Thank you for posting this, Leslie. I have been concerned for years that people in the ACEs movement think that we only need to consider the 10 ACEs from the original ACE Study. Here at ACEs Connection, we always say that there are more ACEs than the original 10. In this country, racism is a very important ACE.
Although the original CDC-Kaiser Permanente ACE Study focused on 10 types of ACEs that were most prevalent in the mostly white, college-educated participants â all of whom were employed and had great health care â the co-founders always recognized that there were other ACEs.
Since the original ACE Study others have included racism in their surveys and analyses. Most prominent is the Philadelphia Urban ACE Study, which is attached here. It added racism, bullying, living in an unsafe neighborhood, witnessing violence outside the home, and involvement with the foster care system. (It's attached here.)
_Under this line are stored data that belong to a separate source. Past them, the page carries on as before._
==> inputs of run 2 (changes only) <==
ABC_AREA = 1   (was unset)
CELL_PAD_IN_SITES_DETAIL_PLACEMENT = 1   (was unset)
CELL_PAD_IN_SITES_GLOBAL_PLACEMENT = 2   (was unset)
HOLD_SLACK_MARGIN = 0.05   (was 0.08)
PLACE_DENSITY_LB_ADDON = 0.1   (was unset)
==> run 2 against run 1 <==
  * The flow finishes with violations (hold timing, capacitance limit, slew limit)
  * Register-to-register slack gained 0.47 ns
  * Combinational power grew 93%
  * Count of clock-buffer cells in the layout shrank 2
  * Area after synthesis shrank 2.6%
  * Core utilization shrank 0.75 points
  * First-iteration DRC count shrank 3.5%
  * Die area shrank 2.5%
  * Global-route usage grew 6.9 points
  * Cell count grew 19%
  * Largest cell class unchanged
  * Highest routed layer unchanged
`src/rtl/rst_seq_ctl.sv`:
```
module rst_seq_ctl #(
  parameter int STAB_CYCLES  = 4064,
  parameter int DRIVE_CYCLES = 4,
  parameter int SAMPLE_DELAY = 2,
  parameter int SYNC_STAGES  = 2
) (
  input  logic       clk,
  input  logic       pwr_up,
  input  logic       osc_ok,
  input  logic       wdog_trip,
  input  logic       clkmon_trip,
  input  logic       rst_pin_in,
  output logic       rst_pin_oe_low,
  output logic       core_rst,
  output logic [1:0] vec_sel
);

  localparam int WAIT_CYCLES = SAMPLE_DELAY + SYNC_STAGES;
  localparam int MAX_A = (STAB_CYCLES > DRIVE_CYCLES) ? STAB_CYCLES : DRIVE_CYCLES;
  localparam int MAX_CNT = (MAX_A > WAIT_CYCLES) ? MAX_A : WAIT_CYCLES;
  localparam int CNT_W = $clog2(MAX_CNT + 1);

  localparam logic [CNT_W-1:0] STAB_LAST  = CNT_W'(STAB_CYCLES - 1);
  localparam logic [CNT_W-1:0] DRIVE_LAST = CNT_W'(DRIVE_CYCLES - 1);
  localparam logic [CNT_W-1:0] WAIT_LAST  = CNT_W'(WAIT_CYCLES - 1);

  localparam logic [1:0] VEC_EXT  = 2'b00;
  localparam logic [1:0] VEC_WDOG = 2'b01;
  localparam logic [1:0] VEC_CMON = 2'b10;

  typedef enum logic [2:0] {
    ST_STAB,
    ST_RUN,
    ST_DRIVE,
    ST_WAIT,
    ST_HOLD
  } st_t;

  st_t                    st;
  logic [CNT_W-1:0]       cnt;
  logic [SYNC_STAGES-1:0] sync;
  logic                   seen_hi;
  logic                   pin_s;

  assign pin_s          = sync[SYNC_STAGES-1];
  assign rst_pin_oe_low = (st == ST_DRIVE);
  assign core_rst       = (st != ST_RUN);

  always_ff @(posedge clk or posedge pwr_up) begin
    if (pwr_up) begin
      st      <= ST_STAB;
      cnt     <= '0;
      vec_sel <= VEC_EXT;
      seen_hi <= 1'b0;
      sync    <= '1;
    end else begin
      sync <= {sync[SYNC_STAGES-2:0], rst_pin_in};
      case (st)
        ST_STAB: begin
          if (osc_ok) begin
            if (cnt == STAB_LAST) begin
              cnt     <= '0;
              seen_hi <= 1'b0;
              st      <= pin_s ? ST_RUN : ST_HOLD;
            end else begin
              cnt <= cnt + 1'b1;
            end
          end
        end
        ST_RUN: begin
          if (clkmon_trip || wdog_trip) begin
            st      <= ST_DRIVE;
            cnt     <= '0;
            vec_sel <= clkmon_trip ? VEC_CMON : VEC_WDOG;
          end else if (!pin_s) begin
            st      <= ST_HOLD;
            seen_hi <= 1'b0;
            vec_sel <= VEC_EXT;
          end
        end
        ST_DRIVE: begin
          if (cnt == DRIVE_LAST) begin
            st  <= ST_WAIT;
            cnt <= '0;
          end else begin
            cnt <= cnt + 1'b1;
          end
        end
        ST_WAIT: begin
          if (cnt == WAIT_LAST) begin
            cnt <= '0;
            if (pin_s) begin
              st <= ST_RUN;
            end else begin
              st      <= ST_HOLD;
              seen_hi <= 1'b0;
              vec_sel <= VEC_EXT;
            end
          end else begin
            cnt <= cnt + 1'b1;
          end
        end
        ST_HOLD: begin
          if (pin_s) begin
            seen_hi <= 1'b1;
            if (seen_hi) st <= ST_RUN;
          end else begin
            seen_hi <= 1'b0;
          end
        end
        default: st <= ST_STAB;
      endcase
    end
  end

endmodule

```
`config.mk`:
```
export PLATFORM = sky130hd
export DESIGN_NAME = rst_seq_ctl
export DESIGN_NICKNAME = d
export VERILOG_FILES = /design/src/rtl/rst_seq_ctl.sv
export SDC_FILE = /design/constraint.sdc
export NUM_CORES = 1
export LEC_CHECK = 0
export ABC_CLOCK_PERIOD_IN_PS = 3250
export BUFFER_PORTS_ARGS = -buffer_cell sky130_fd_sc_hd__buf_2
export CORE_MARGIN = 5
export CORE_UTILIZATION = 40
export DETAILED_ROUTE_END_ITERATION = 12
export GPL_TIMING_DRIVEN = 0
export SYNTH_ARGS = -nofsm -noshare
export SYNTH_HDL_FRONTEND = slang
export SYNTH_SLANG_ARGS = --single-unit
```
`constraint.sdc`:
```
create_clock -name clk -period 3.25 [get_ports clk]
set_input_delay 0.65 -clock clk [delete_from_list [all_inputs] [get_ports clk]]
set_output_delay 0.65 -clock clk [all_outputs]
set_load 0.02 [all_outputs]
```
==> flow_summary_export.csv <==
group,metric,value,unit
status,status,"finished, final reports clean",
detailed_routing,dr.pass1.iters,4,
logic_synthesis,synth_cell_types,45,
cts,cts.sinks,20,
finish,layoutNonFillerInstCount,201,
floorplan,num_rows,20,
timing,tightest_slew,0.768,ns
logic_synthesis,synth_top_family_by_area,"compound AO/OA/AOI/OAI gates",
timing,relSlewSlack,48.7,%
floorplan,core_region_area,3050,sq um
detailed_routing,totalWireLength,3.04,mm
cts,numCtsBuffers,3,
logic_synthesis,synth_compound_area_share,27.9,%
place,dpl.hpwl,2.23,mm
place,port_buffers,9,
floorplan,fp.dieH,66.3,um
detailed_routing,via_per_inst,5.81,
flow_run,maxCapViolations,0,
timing,setup_ws,1.24,ns
critical_path,critPathMaxFanout,10,
critical_path,cp_slowest_cell,"dfrtp_1",
detailed_routing,first_iter_violations,112,
logic_synthesis,ys_seq_elements,20,
critical_path,worst_path_most_repeated_cell,"buf_2",
logic_synthesis,yosysWarnings,0,
timing,setup_viol_count_final,0,
detailed_routing,antenna_left,0,
power_and_ir_drop,p_clk_share,12.1,%
place,gp_congestion,0.869,
timing,report.final.slew_viol_count,0,
hold_path,hp-class,"reg -> reg",
logic_synthesis,ys_seq_area_share,39.6,%
place,dp.cells,197,
critical_path,r2r_slack,1.30,ns
power_and_ir_drop,switching_share,47.3,%
cts,cts_resized,0,
cts,clkTransAtPathRegs,0.13,ns
timing,fin_skew,0.00355,ns
power_and_ir_drop,seq_power_share,38.5,%
finish,antenna_cells,0,
critical_path,worstSetupPathType,"reg -> out",
logic_synthesis,async_flop_share,100,%
power_and_ir_drop,p_int,0.000678,W
cts,clockRootBuffer,"clkbuf_4",
timing,final_hold_viol_count,0,
timing,whs,0.365,ns
logic_synthesis,synthMuxAreaShare,0,%
floorplan,start_util,41.6,%
floorplan,io_pins,10,
detailed_routing,via_count,1168,
logic_synthesis,ys.flop_type,"dfrtp_1",
critical_path,worstPathRequired,2.60,ns
floorplan,fp.dieArea,4400,sq um
floorplan,die_x,66.3,um
critical_path,critPathLaunchType,"register",
critical_path,max_stage_delay,0.34,ns
cts,post-cts-setup-buffer-count,0,
logic_synthesis,synth_cells,144,
detailed_routing,wl_per_cell,15.1,um
global_route,grt_max_degree,21,
logic_synthesis,synth_edf_count,0,
finish,fin_nets,165,
power_and_ir_drop,ir_worst_vdd,0.000438,V
cts,cts_tree,"done",
finish,syn_to_final_growth,10.7,%
power_and_ir_drop,power_frac_comb,49.4,%
detailed_routing,post-route-drc-count,0,
logic_synthesis,synthAdderAreaFrac,0.986,%
global_route,groute.usage.overall,15.5,%
logic_synthesis,synthXorXnorAreaFrac,0.690,%
finish,fillers,313,
global_route,grt_overflow_total,0,
timing,min_period_over_period,61.7,%
critical_path,crit_chain,"buf_2 > nor2b_1 > nand2_1 > buf_2",
power_and_ir_drop,switchingPower,0.000609,W
logic_synthesis,syn-num-nets,151,
cts,postCtsHoldBufs,0,
power_and_ir_drop,leakage,0.536,nW
cts,cts.path.max_buffers,2,
timing,min_period,2.01,ns
finish,layout-drive-gt1-share,16.6,%
logic_synthesis,syn-cell-area,1270,sq um
finish,final_core_util,46.0,%
logic_synthesis,synth.avg_cell_area,8.81,sq um
cts,clk_latency,0.31,ns
timing,rsz0062_at_grt,"false",
logic_synthesis,synthSimpleGateAreaFrac,26.1,%
timing,fmax,0.498,GHz
power_and_ir_drop,p_per_area,916,nW/um^2
cts,h-tree-depth,1,
place,dp_slack,1.24,ns
critical_path,arrival,1.36,ns
global_route,antenna_found_initial,0,
timing,setup_tns,0,ns
global_route,grt_first_pass_wirelength,5.14,mm
critical_path,end_kind,"output port",
global_route,grt_pass1_vias,1057,
[synthesized netlist by cell type (all sizes together), types with 2 or more instances]
master  count  area (sq um)
nand2b      3          18.8
o221ai      3          26.3
nand4       2          12.5
o21ai       9          48.8
or2         2          12.5
nand3b      2          15.0
o22ai       2          12.5
inv         7          26.3
nor3        3          15.0
o31a        2          17.5
nor2        7          26.3
and3        2          12.5
or3         3          18.8
a31oi       3          31.3
clkbuf      3          11.3
o211ai     12          90.1
nand2      19          71.3
dfrtp      18           450
a21oi       5          25.0
dfstp       2          52.6
buf         3          21.3
nand3       9          45.0
o21bai      2          15.0
nor4        5          37.5
o311ai      2          17.5
[critical path: cells and delay by family (launching register included)]
family        cells  cell delay [ns]
simple gates      2             0.36
buf+inv           2             0.34
flops             1             0.34
[registers in the layout, indices dropped and copies added, names as in the netlist]
signal and flops:
seen_hi 1, vec_sel 2, st 3, cnt 12
sync 2
[area by class of cell]
class                   count  area (sq um)  area share, %
plain buffers               6          32.5           2.32
clock buffers               4          36.3           2.58
inverters                   7          26.3           1.87
multi-input cells         111           707           50.3
flip-flops and latches     20           503           35.8
well taps                  44          55.1           3.92
repair buffers              9          45.0           3.21
[through the flow]
stage / cell area, sq um / power [W]
CTS: 1410 / 0.00129
global placement: 1370 / 0.00112
detailed placement: 1370 / 0.00114
finish: 1410 / 0.00129
floorplan: 1270 / 0.000970
global route: 1410 / 0.00139
[logic make-up (layout without fill, tap and decap cells)]
kind of cell,after synthesis,count (layout)
buf+inv,13,26
flops,20,20
simple gates,61,61
fa+ha+maj,1,1
xor+xnor,1,1
compound gates,48,48
[per-layer routing]
layer,up-vias,share of wire [%],global-route usage [%]
met5,-,0,0
met4,0,1.7,6.09
met3,5,4.4,2.72
met2,22,48,23.5
met1,565,46,21.5
li1,576,-,-
[final timing paths]
path | start | end | depth (start not counted)
max | st[0] | core_rst | 4
min | sync[0] | sync[1] | 0
max reg2reg | cnt[0] | cnt[5] | 6
min reg2reg | sync[0] | sync[1] | 0
max in group asynchronous | pwr_up | seen_hi | 2
min in group asynchronous | pwr_up | cnt[2] | 2
[cell usage in the layout, fill, tap and decap left out, drive strengths merged, types with 2 or more instances in the layout]
cell type   n
a31oi       3
or2         2
nand4       2
o211ai     12
nor4        5
or3         3
clkbuf      7
o31a        2
nand2b      3
nand3       9
dfstp       2
nor3        3
inv         7
o22ai       2
o21bai      2
nor2        7
o221ai      3
o311ai      2
o21ai       9
buf        12
dfrtp      18
nand2      19
and3        2
nand3b      2
a21oi       5
[power by group through the flow]
| stage | clock (W) | combinational (W) | sequential [W] |
|---|---|---|---|
| after detailed placement | 0 | 0.000638 | 0.000499 |
| final | 0.000156 | 0.000636 | 0.000495 |
| after global placement | 0 | 0.000623 | 0.000496 |
| after global routing | 0.000167 | 0.000706 | 0.000522 |
| after floorplan | 0 | 0.000498 | 0.000472 |
| after CTS | 0.000159 | 0.000641 | 0.000494 |
Power figures use the tool's default switching activity.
Many pediatricians have followed Dr. Nadine Burke Harris' lead and included additional ACEs, including racism and gender discrimination, in their ACE screenings of children and their parents.
The World Health Organization includes racism, and many social service agencies that are integrating trauma-informed and resilience-building practices based on ACEs science are including racism.
Many family and child-serving organizations are asking the people they serve what ACEs they have experienced, to make sure they're including those that affect them. For example, Roseland Children's Health Center in Santa Rosa, CA, which serves a mostly immigrant population, has included this question: Have you lost a family member to deportation.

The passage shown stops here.